* **EXERCISE GOAL**: Whenever a line in the records below holds the string "pcOut", include it in the count, and state the number alone.

------------------------------------------------------------------------

===== src/rtl/fxq_pkg.sv =====
package fxq_pkg;

  typedef enum logic [1:0] {
    RND_TRUNC     = 2'b00,
    RND_HALF_UP   = 2'b01,
    RND_HALF_EVEN = 2'b10,
    RND_TRUNC_ALT = 2'b11
  } rnd_e;

  typedef enum logic [1:0] {
    SAT_WRAP     = 2'b00,
    SAT_FULL     = 2'b01,
    SAT_SYM      = 2'b10,
    SAT_SYM_ALT  = 2'b11
  } sat_e;

  function automatic int fxq_max(input int x, input int y);
    return (x > y) ? x : y;
  endfunction

endpackage


===== src/rtl/fxq_mul_stage.sv =====
module fxq_mul_stage #(
  parameter int A_WL = 8,
  parameter int B_WL = 8,
  localparam int P_WL = A_WL + B_WL
) (
  input  logic                   clk,
  input  logic                   rst,
  input  logic                   in_valid,
  input  logic [A_WL-1:0]        in_a,
  input  logic [B_WL-1:0]        in_b,
  input  logic [1:0]             in_rnd,
  input  logic [1:0]             in_sat,
  output logic                   p_valid,
  output logic signed [P_WL-1:0] p_prod,
  output logic [1:0]             p_rnd,
  output logic [1:0]             p_sat
);

  logic signed [P_WL-1:0] a_ext;
  logic signed [P_WL-1:0] b_ext;

  // both operands widened to the product width so the multiply is exact
  assign a_ext = {{B_WL{in_a[A_WL-1]}}, in_a};
  assign b_ext = {{A_WL{in_b[B_WL-1]}}, in_b};

  always_ff @(posedge clk) begin
    if (rst) begin
      p_valid <= 1'b0;
      p_prod  <= '0;
      p_rnd   <= 2'b00;
      p_sat   <= 2'b00;
    end else begin
      p_valid <= in_valid;
      if (in_valid) begin
        p_prod <= a_ext * b_ext;
        p_rnd  <= in_rnd;
        p_sat  <= in_sat;
      end
    end
  end

endmodule
--- src/rtl/pc_seq_pkg.sv ---
package pc_seq_pkg;

  // Mux selects passed from the control unit to the datapath
  typedef struct packed {
    logic selBranch;  // first mux: branch target instead of incremented PC
    logic selJump;    // second mux: region jump address instead of first mux
  } pcSelT;

endpackage

--- src/rtl/pc_seq_ctrl.sv ---
module pc_seq_ctrl
  import pc_seq_pkg::*;
(
  input  logic  isBranchEq,
  input  logic  isJump,
  input  logic  aluZero,
  output pcSelT sel
);

  // Branch taken only on equality; the jump select sits later in the chain
  // and therefore overrides the branch path without extra gating here.
  always_comb begin
    sel.selBranch = isBranchEq & aluZero;
    sel.selJump   = isJump;
  end

endmodule

--- src/rtl/pc_seq_datapath.sv ---
module pc_seq_datapath
  import pc_seq_pkg::*;
#(
  parameter int unsigned ADDR_W     = 32,
  parameter int unsigned IMM_W      = 16,
  parameter int unsigned JFIELD_W   = 26,
  parameter int unsigned STEP_BYTES = 4,
  parameter logic [ADDR_W-1:0] RESET_ADDR = '0
) (
  input  logic                clk,
  input  logic                rst,
  input  pcSelT               sel,
  input  logic [IMM_W-1:0]    immField,
  input  logic [JFIELD_W-1:0] jumpField,
  output logic [ADDR_W-1:0]   pcOut,
  output logic [ADDR_W-1:0]   pcPlus4
);

  localparam int unsigned SHIFT_W  = $clog2(STEP_BYTES);
  localparam int unsigned EXT_W    = ADDR_W - IMM_W - SHIFT_W;
  localparam int unsigned REGION_W = ADDR_W - JFIELD_W - SHIFT_W;

  logic [ADDR_W-1:0] pcReg;
  logic [ADDR_W-1:0] incPc;
  logic [ADDR_W-1:0] offsetExt;
  logic [ADDR_W-1:0] branchTarget;
  logic [ADDR_W-1:0] jumpTarget;
  logic [ADDR_W-1:0] firstMux;
  logic [ADDR_W-1:0] nextPc;

  // Dedicated incrementer: constant step on one input
  always_comb incPc = pcReg + ADDR_W'(STEP_BYTES);

  // Sign extension and word scaling in one wiring step
  always_comb offsetExt = {{EXT_W{immField[IMM_W-1]}}, immField, {SHIFT_W{1'b0}}};

  always_comb branchTarget = incPc + offsetExt;

  // Region bits come from the incremented PC, not the current one
  always_comb jumpTarget = {incPc[ADDR_W-1 -: REGION_W], jumpField, {SHIFT_W{1'b0}}};

  // Two-stage select chain
  always_comb firstMux = sel.selBranch ? branchTarget : incPc;
  always_comb nextPc   = sel.selJump   ? jumpTarget   : firstMux;

  always_ff @(posedge clk) begin
    if (rst) pcReg <= RESET_ADDR;
    else     pcReg <= nextPc;
  end

  assign pcOut   = pcReg;
  assign pcPlus4 = incPc;

endmodule

--- src/rtl/pc_sequencer.sv ---
module pc_sequencer
  import pc_seq_pkg::*;
#(
  parameter int unsigned ADDR_W     = 32,
  parameter int unsigned IMM_W      = 16,
  parameter int unsigned JFIELD_W   = 26,
  parameter int unsigned STEP_BYTES = 4,
  parameter logic [ADDR_W-1:0] RESET_ADDR = '0
) (
  input  logic                clk,
  input  logic                rst,
  input  logic [IMM_W-1:0]    immField,
  input  logic [JFIELD_W-1:0] jumpField,
  input  logic                isBranchEq,
  input  logic                isJump,
  input  logic                aluZero,
  output logic [ADDR_W-1:0]   pcOut,
  output logic [ADDR_W-1:0]   pcPlus4
);

  pcSelT sel;

  pc_seq_ctrl u_ctrl (
    .isBranchEq (isBranchEq),
    .isJump     (isJump),
    .aluZero    (aluZero),
    .sel        (sel)
  );

  pc_seq_datapath #(
    .ADDR_W     (ADDR_W),
    .IMM_W      (IMM_W),
    .JFIELD_W   (JFIELD_W),
    .STEP_BYTES (STEP_BYTES),
    .RESET_ADDR (RESET_ADDR)
  ) u_dp (
    .clk       (clk),
    .rst       (rst),
    .sel       (sel),
    .immField  (immField),
    .jumpField (jumpField),
    .pcOut     (pcOut),
    .pcPlus4   (pcPlus4)
  );

endmodule

--- config.mk ---
export PLATFORM = sky130hd
export DESIGN_NAME = pc_sequencer
export DESIGN_NICKNAME = d
export VERILOG_FILES = /design/src/rtl/pc_seq_pkg.sv /design/src/rtl/pc_seq_ctrl.sv /design/src/rtl/pc_seq_datapath.sv /design/src/rtl/pc_sequencer.sv
export SDC_FILE = /design/constraint.sdc
export NUM_CORES = 1
export LEC_CHECK = 0
export ABC_AREA = 1
export BUFFER_PORTS_ARGS = -buffer_cell sky130_fd_sc_hd__buf_4
export CAP_MARGIN = 25
export CORE_MARGIN = 3
export CORE_UTILIZATION = 60
export DETAILED_ROUTE_END_ITERATION = 10
export PLACE_DENSITY = 0.85
export SLEW_MARGIN = 20
export SYNTH_ARGS = -nofsm -noshare
export SYNTH_HDL_FRONTEND = slang
export SYNTH_SLANG_ARGS = --single-unit
--- constraint.sdc ---
create_clock -name clk -period 3.9 [get_ports clk]
set_input_delay 0.78 -clock clk [delete_from_list [all_inputs] [get_ports clk]]
set_output_delay 0.78 -clock clk [all_outputs]
set_load 0.01 [all_outputs]
==> results.md <==
* Post-synth top area cell: nand2_1
* Ys async rst share at 0%
* HPWL after detailed placement at 14000 um
* DR vias at 5960
* Req. time, crit path at 4.11 ns
* Fin crit share at 84.9%
* Tightest Pin Transition at 0.958 ns
* H-tree depth at 2
* Drt pass-1 iters at 6
* CP startpoint kind: register
* Vias/cell at 5.55
* Hold-fix buffers, CTS at 0
* Placed Cells at 1066
* Final Hold Viols at 0
* Core area at 0.00745 mm^2
* Initial antenna violation count at 0
* Primary FF master, synth: dfxtp_1
* R2R Path Start: u_dp.pcOut[2]$_SDFF_PP0_
* Synth top cells by count: 321 x nand2_1, 159 x inv_1, 84 x nor2_1
* # clock sinks at 30
* Ratio of cells with drive above 1 in the final layout at 15.5%
* CTS tree: yes
* Cts repair resizes at 0
* Crit. End Element: register
* Worst relative slew slack at 36.1%
* Hold Path Origin: u_dp.pcOut[28]$_SDFF_PP0_
* Max frequency at 302 MHz
* Postcts setup bufs at 0
* Clk buf depth at 2
* Gr usage total at 37.4%
* Nets@finish at 1058
* Final setup viols at 0
* Register area share after synthesis at 12.8%
* Setup TNS at 0 ns
* Run status: complete, no violations
* Number of synthesized flops with an enable pin at 0
* GPL Wtd Cong at 1.08
* WL final at 16800 um
* Mapped Avg Cell Area at 5.38 um^2
* CP peak stage delay at 0.46 ns
* Critical path's most frequent cell: nand3_1
* 1st-iter DRT viols at 510
* CTS buffer count at 5
* Power consumption at 1320 uW
* Largest net degree at the start of global routing at 47
* Number of cells in the finished layout apart from fillers at 1073
* Die area at 0.00894 mm^2
* Top-area cell type share of the netlist area at 25.6%
* Most frequent cell after synthesis: nand2_1
* Worst setup path start: u_dp.pcOut[2]$_SDFF_PP0_
* Number of synthesis warnings at 0
* Cells after synthesis at 874
* Clock Skew at 0.00720 ns
* Final slew viol count at 0
* Worst Path Max Fanout at 5
* Max FFs per register at 30
* Slowest CP cell: dfxtp_1
* Layout Utilization at 75.4%
* Clock Tree Root: clkbuf_8
* Clk slew on worst S/H paths at 0.07 ns
* Clk Latency, worst-skew pair at 0.28 ns
* Global-route wire length before repair at 26100 um
* Vias in the first global route at 5472
* Pwr per Cell Area at 235 mW/mm^2
* I/O pins at 111
* WL per Instance at 15.7 um
* Synth area leaders: nand2_1 26%, dfxtp_1 13%, inv_1 13%
* Inserted Diodes at 0
* Worst Path Arrival at 3.52 ns
* Final Critical Period at 3.31 ns
* LEAKAGE at 0.00332 uW
* Yosys cell types at 43
* PortBufs at 106
* Antenna-violating nets left at 0
* Starting Density at 63.2%
* CP Class: reg -> reg
* CP Cell Sequence: ha_1, inv_1, nor3_4, nand2_2, xnor2_1, ha_1, nand2_1, nor2_1, nand3_1, nand3b_1, nand2_1, nand3_1, nand3_1, a21oi_1
* Die width at 94.6 um
* Gr ovfl total at 0
* Synthesized area at 0.00470 mm^2
* Max Cap Viol at 0
* Hold Crit Class: reg -> reg
* DIE HEIGHT at 94.6 um
* RSZ-0062 raised after global routing: no
* Synth Register Bits at 30
* Cell Rows at 31
* Worst vdd ir at 0.132 mV
* DRC at 0
* P&R area growth vs syn at 19.3%
-- where the power goes --
| part | total [uW] | leakage (uW) | switching, uW | internal (uW) |
|---|---|---|---|---|
| clock | 241 | 0.0000438 | 122 | 120 |
| combinational | 706 | 0.00302 | 440 | 266 |
| sequential | 371 | 0.000249 | 39.4 | 332 |
-- metrics by stage --
stage | setup WS [ns] | cell area [um^2] | hold slack [ns]
3_3_place_gp | 0.815 | 5530 | 0.649
2_1_floorplan | 1.16 | 4720 | 0.625
3_5_place_dp | 0.701 | 5530 | 0.643
6_report | 0.589 | 5610 | 0.655
4_1_cts | 0.669 | 5610 | 0.652
5_1_grt | 0.333 | 5610 | 0.711
-- kinds of logic (layout without fill, tap and decap cells) --
logic type	count (synthesis)	after routing	synth area share [%]
adders and majority gates	37	37	10.0
xor gates and xnor gates	22	22	4.57
other	1	4	0.0797
DFF	30	30	12.8
and+or+nand+nor	524	524	48.2
AOI/OAI and AO/OA	78	78	8.91
buffers and inverters	182	279	15.5
-- final cells by class --
class	count	area, um^2
multi-input combinational	665	3390
fill	656	1840
timing repair buffer	107	803
inverter	165	619
sequential	30	601
tap	99	124
clock buffer	5	68.8
clock inverter	2	10.0
-- final timing paths --
kind                          endpoint  slack (ns)  depth (start not counted)
max          u_dp.pcOut[29]$_SDFF_PP0_        0.59                         14
min          u_dp.pcOut[28]$_SDFF_PP0_        0.66                          4
max reg2reg  u_dp.pcOut[29]$_SDFF_PP0_        0.59                         14
min reg2reg  u_dp.pcOut[28]$_SDFF_PP0_        0.66                          4
-- metal layers --
| metal | share of wire (%) | vias up | global-route usage [%] |
|---|---|---|---|
| met5 | 0 | - | 0 |
| met4 | 3.7 | 0 | 13.9 |
| met3 | 11 | 62 | 5.74 |
| met2 | 45 | 357 | 62.1 |
| met1 | 40 | 2657 | 48.8 |
| li1 | - | 2884 | - |
-- critical path: cells and delay by family (launching register included) --
family	cells	cell delay, ns
simple gates	9	1.42
fa+ha+maj	2	0.58
flops	1	0.46
xor+xnor	1	0.45
compound gates	1	0.21
buf+inv	1	0.10
-- placed cells by master (no fill, tap or decap), types with 2 or more instances in the layout --
master	netlist	layout
nand2_4	3	3
nand2_2	8	8
inv_2	5	5
nor2_4	4	4
xnor2_1	5	5
inv_1	159	159
nand2_1	321	321
nand3b_1	5	5
clkbuf_8	2	5
buf_4	4	107
ha_1	36	36
a31oi_1	4	4
nor3_1	5	5
o221ai_1	4	4
o21ai_0	24	24
conb_1	1	4
nand3_1	67	67
nor2_1	84	84
xor2_1	14	14
a21oi_1	37	37
or2_2	6	6
clkinv_2	0	2
nand4_1	10	10
dfxtp_1	30	30
nor2_8	2	2
o21ai_1	6	6
nor2_2	3	3
xor2_2	2	2
Note: power is estimated with default switching activity, not from simulation.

------------------------------------------------------------------------

* **SOLVED EXERCISE**: 11